Il progetto si inserisce nel percorso avviato con il contratto integrativo aziendale e successivamente rafforzato dall’accordo programmatico sottoscritto lo scorso settembre tra azienda e sindacati. Un percorso che punta a sostenere la competitività delle fabbriche italiane attraverso qualità, ricerca, innovazione e valorizzazione del Made in Italy. La produzione di dispositivi wearable rappresenta una delle frontiere più avanzate del settore dell’occhialeria. Si tratta infatti di prodotti ad alto contenuto tecnologico che integrano design, elettronica, connettività e nuove funzionalità digitali, trasformando l’occhiale in uno strumento sempre più evoluto.
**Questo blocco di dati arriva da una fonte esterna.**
`src/rtl/spi_slave_ctrl.sv`:
```
// ----------------------------------------------------------------------------
// spi_slave_ctrl
//   SPI target controller. The SPI pins are oversampled on core_clk through
//   synchronizers and edge-detected, so nothing is clocked by SCLK. One
//   DATA_W-bit word is exchanged per chip-select assertion, MSB first, in all
//   four CPOL/CPHA modes.
//
// Ports
//   core_clk, srst        : processing clock, synchronous active-high reset
//   enable                : accept frames (sampled at a CS falling edge)
//   cpol_cpha             : [1]=CPOL, [0]=CPHA, latched at a CS falling edge
//   tx_data/valid/ready   : TX word handshake into a one-entry holding register
//   rx_data/valid/ready   : RX word handshake out
//   err_clr               : clears error_flags
//   spi_cs_n/sclk/mosi    : SPI pins, asynchronous to core_clk
//   spi_miso, spi_miso_oe : serial data out and its output enable
//   busy                  : controller not idle
//   error_flags           : sticky [0] RX overrun, [1] TX underrun,
//                           [2] frame abort, [3] always 0
// ----------------------------------------------------------------------------
module spi_slave_ctrl #(
  parameter int DATA_W      = 32,
  parameter int SYNC_STAGES = 2
) (
  input  logic              core_clk,
  input  logic              srst,
  input  logic              enable,
  input  logic [1:0]        cpol_cpha,
  input  logic [DATA_W-1:0] tx_data,
  input  logic              tx_valid,
  output logic              tx_ready,
  output logic [DATA_W-1:0] rx_data,
  output logic              rx_valid,
  input  logic              rx_ready,
  input  logic              err_clr,
  input  logic              spi_cs_n,
  input  logic              spi_sclk,
  input  logic              spi_mosi,
  output logic              spi_miso,
  output logic              spi_miso_oe,
  output logic              busy,
  output logic [3:0]        error_flags
);

  localparam int CNT_W = $clog2(DATA_W + 1);

  typedef enum logic [2:0] {
    ST_IDLE,
    ST_LOAD,
    ST_SHIFT,
    ST_DONE,
    ST_WAIT_CS
  } state_t;

  state_t                   r_state;
  state_t                   w_state_next;

  logic [SYNC_STAGES-1:0]   r_cs_sync;
  logic [SYNC_STAGES-1:0]   r_sclk_sync;
  logic [SYNC_STAGES-1:0]   r_mosi_sync;
  logic [SYNC_STAGES-1:0]   r_sync_vld;
  logic                     r_cs_prev;
  logic                     r_sclk_prev;
  logic                     r_armed;
  logic [1:0]               r_mode;
  logic [DATA_W-1:0]        r_hold;
  logic                     r_hold_full;
  logic [DATA_W-1:0]        r_tx_shift;
  logic [DATA_W-1:0]        r_rx_shift;
  logic [CNT_W-1:0]         r_bit_cnt;
  logic [DATA_W-1:0]        r_rx_data;
  logic                     r_rx_valid;
  logic [2:0]               r_err;

  logic w_cs, w_sclk, w_mosi, w_cs_fall;
  logic w_lead, w_trail, w_sample_edge, w_shift_edge;
  logic w_abort, w_overrun, w_underrun, w_oe;

  assign w_cs   = r_cs_sync[SYNC_STAGES-1];
  assign w_sclk = r_sclk_sync[SYNC_STAGES-1];
  assign w_mosi = r_mosi_sync[SYNC_STAGES-1];

  assign w_cs_fall = r_armed & r_cs_prev & ~w_cs;

  // Edges are judged against the CPOL level latched for this frame.
  assign w_lead  = (r_sclk_prev == r_mode[1]) && (w_sclk != r_mode[1]);
  assign w_trail = (r_sclk_prev != r_mode[1]) && (w_sclk == r_mode[1]);
  assign w_sample_edge = (r_state == ST_SHIFT) && (r_mode[0] ? w_trail : w_lead);
  assign w_shift_edge  = (r_state == ST_SHIFT) && (r_mode[0] ? w_lead : w_trail);

  assign w_abort    = ((r_state == ST_LOAD) || (r_state == ST_SHIFT)) && w_cs;
  assign w_overrun  = (r_state == ST_DONE) && r_rx_valid && !rx_ready;
  assign w_underrun = (r_state == ST_LOAD) && !r_hold_full;

  // Pin synchronizers, edge-detect history and arming.
  always_ff @(posedge core_clk) begin
    if (srst) begin
      r_cs_sync   <= '1;
      r_sclk_sync <= '0;
      r_mosi_sync <= '0;
      r_sync_vld  <= '0;
      r_cs_prev   <= 1'b1;
      r_sclk_prev <= 1'b0;
      r_armed     <= 1'b0;
    end else begin
      r_cs_sync   <= {r_cs_sync[SYNC_STAGES-2:0], spi_cs_n};
      r_sclk_sync <= {r_sclk_sync[SYNC_STAGES-2:0], spi_sclk};
      r_mosi_sync <= {r_mosi_sync[SYNC_STAGES-2:0], spi_mosi};
      r_sync_vld  <= {r_sync_vld[SYNC_STAGES-2:0], 1'b1};
      r_cs_prev   <= w_cs;
      r_sclk_prev <= w_sclk;
      // The synchronizer's reset value of cs=1 must not arm the block: a
      // reset taken while CS is held low would otherwise see a false fall.
      // Arm only once the synced value comes from a real pin sample.
      if (w_cs && r_sync_vld[SYNC_STAGES-1]) begin
        r_armed <= 1'b1;
      end
    end
  end

  always_ff @(posedge core_clk) begin
    if (srst) begin
      r_state <= ST_IDLE;
    end else begin
      r_state <= w_state_next;
    end
  end

  always_comb begin
    w_state_next = r_state;
    w_oe         = 1'b1;
    case (r_state)
      ST_IDLE: begin
        w_oe = 1'b0;
        if (w_cs_fall && enable) begin
          w_state_next = ST_LOAD;
        end
      end
      ST_LOAD: begin
        w_state_next = w_cs ? ST_IDLE : ST_SHIFT;
      end
      ST_SHIFT: begin
        if (w_cs) begin
          w_state_next = ST_IDLE;
        end else if (w_sample_edge && (r_bit_cnt == CNT_W'(DATA_W - 1))) begin
          w_state_next = ST_DONE;
        end
      end
      ST_DONE: begin
        w_state_next = ST_WAIT_CS;
      end
      ST_WAIT_CS: begin
        if (w_cs) begin
          w_state_next = ST_IDLE;
        end
      end
      default: begin
        w_state_next = ST_IDLE;
        w_oe         = 1'b0;
      end
    endcase
  end

  always_ff @(posedge core_clk) begin
    if (srst) begin
      r_mode      <= 2'b00;
      r_hold      <= '0;
      r_hold_full <= 1'b0;
      r_tx_shift  <= '0;
      r_rx_shift  <= '0;
      r_bit_cnt   <= '0;
      r_rx_data   <= '0;
      r_rx_valid  <= 1'b0;
      r_err       <= '0;
    end else begin
      if ((r_state == ST_IDLE) && w_cs_fall) begin
        r_mode <= cpol_cpha;
      end

      // LOAD empties a full holding register; a write is only possible when
      // it is empty, so the two never collide.
      if ((r_state == ST_LOAD) && r_hold_full) begin
        r_hold_full <= 1'b0;
      end else if (tx_valid && !r_hold_full) begin
        r_hold      <= tx_data;
        r_hold_full <= 1'b1;
      end

      if (r_state == ST_LOAD) begin
        r_tx_shift <= r_hold_full ? r_hold : '0;
        r_bit_cnt  <= '0;
      end

      if (w_sample_edge) begin
        r_rx_shift <= {r_rx_shift[DATA_W-2:0], w_mosi};
        r_bit_cnt  <= r_bit_cnt + CNT_W'(1);
      end

      // With CPHA=1 the first leading edge arrives before any sample; it
      // must not shift, or the MSB would never be presented.
      if (w_shift_edge && (r_bit_cnt != '0)) begin
        r_tx_shift <= {r_tx_shift[DATA_W-2:0], 1'b0};
      end

      if (r_state == ST_DONE) begin
        if (!w_overrun) begin
          r_rx_data  <= r_rx_shift;
          r_rx_valid <= 1'b1;
        end
      end else if (r_rx_valid && rx_ready) begin
        r_rx_valid <= 1'b0;
      end

      // New error events take priority over a simultaneous clear.
      r_err <= (err_clr ? 3'b000 : r_err) | {w_abort, w_underrun, w_overrun};
    end
  end

  assign tx_ready    = !r_hold_full;
  assign rx_data     = r_rx_data;
  assign rx_valid    = r_rx_valid;
  assign spi_miso_oe = w_oe;
  assign spi_miso    = w_oe & r_tx_shift[DATA_W-1];
  assign busy        = (r_state != ST_IDLE);
  assign error_flags = {1'b0, r_err};

endmodule

```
Per EssilorLuxottica la scelta di localizzare questa produzione in Italia ha un valore strategico. Significa rafforzare il ruolo del Paese come hub di innovazione e mantenere sul territorio competenze chiave per accompagnare l’evoluzione del settore. “Portare la produzione dei nostri dispositivi wearable anche in Italia, a partire dallo stabilimento di Agordo, è una scelta strategica e industriale di grande valore per il Gruppo e per il territorio” afferma il presidente e amministratore delegato Francesco Milleri per il quale il successo del progetto dipenderà dalla capacità di creare una forte sinergia tra azienda, lavoratori, sindacati, istituzioni e filiera produttiva, costruendo un ecosistema integrato in grado di mettere a sistema tecnologie, talenti e supply chain. L’obiettivo finale è consolidare ulteriormente la leadership del gruppo in un settore ad altissimo potenziale, creando al tempo stesso nuove opportunità di sviluppo per il territorio e per l’intero comparto manifatturiero italiano.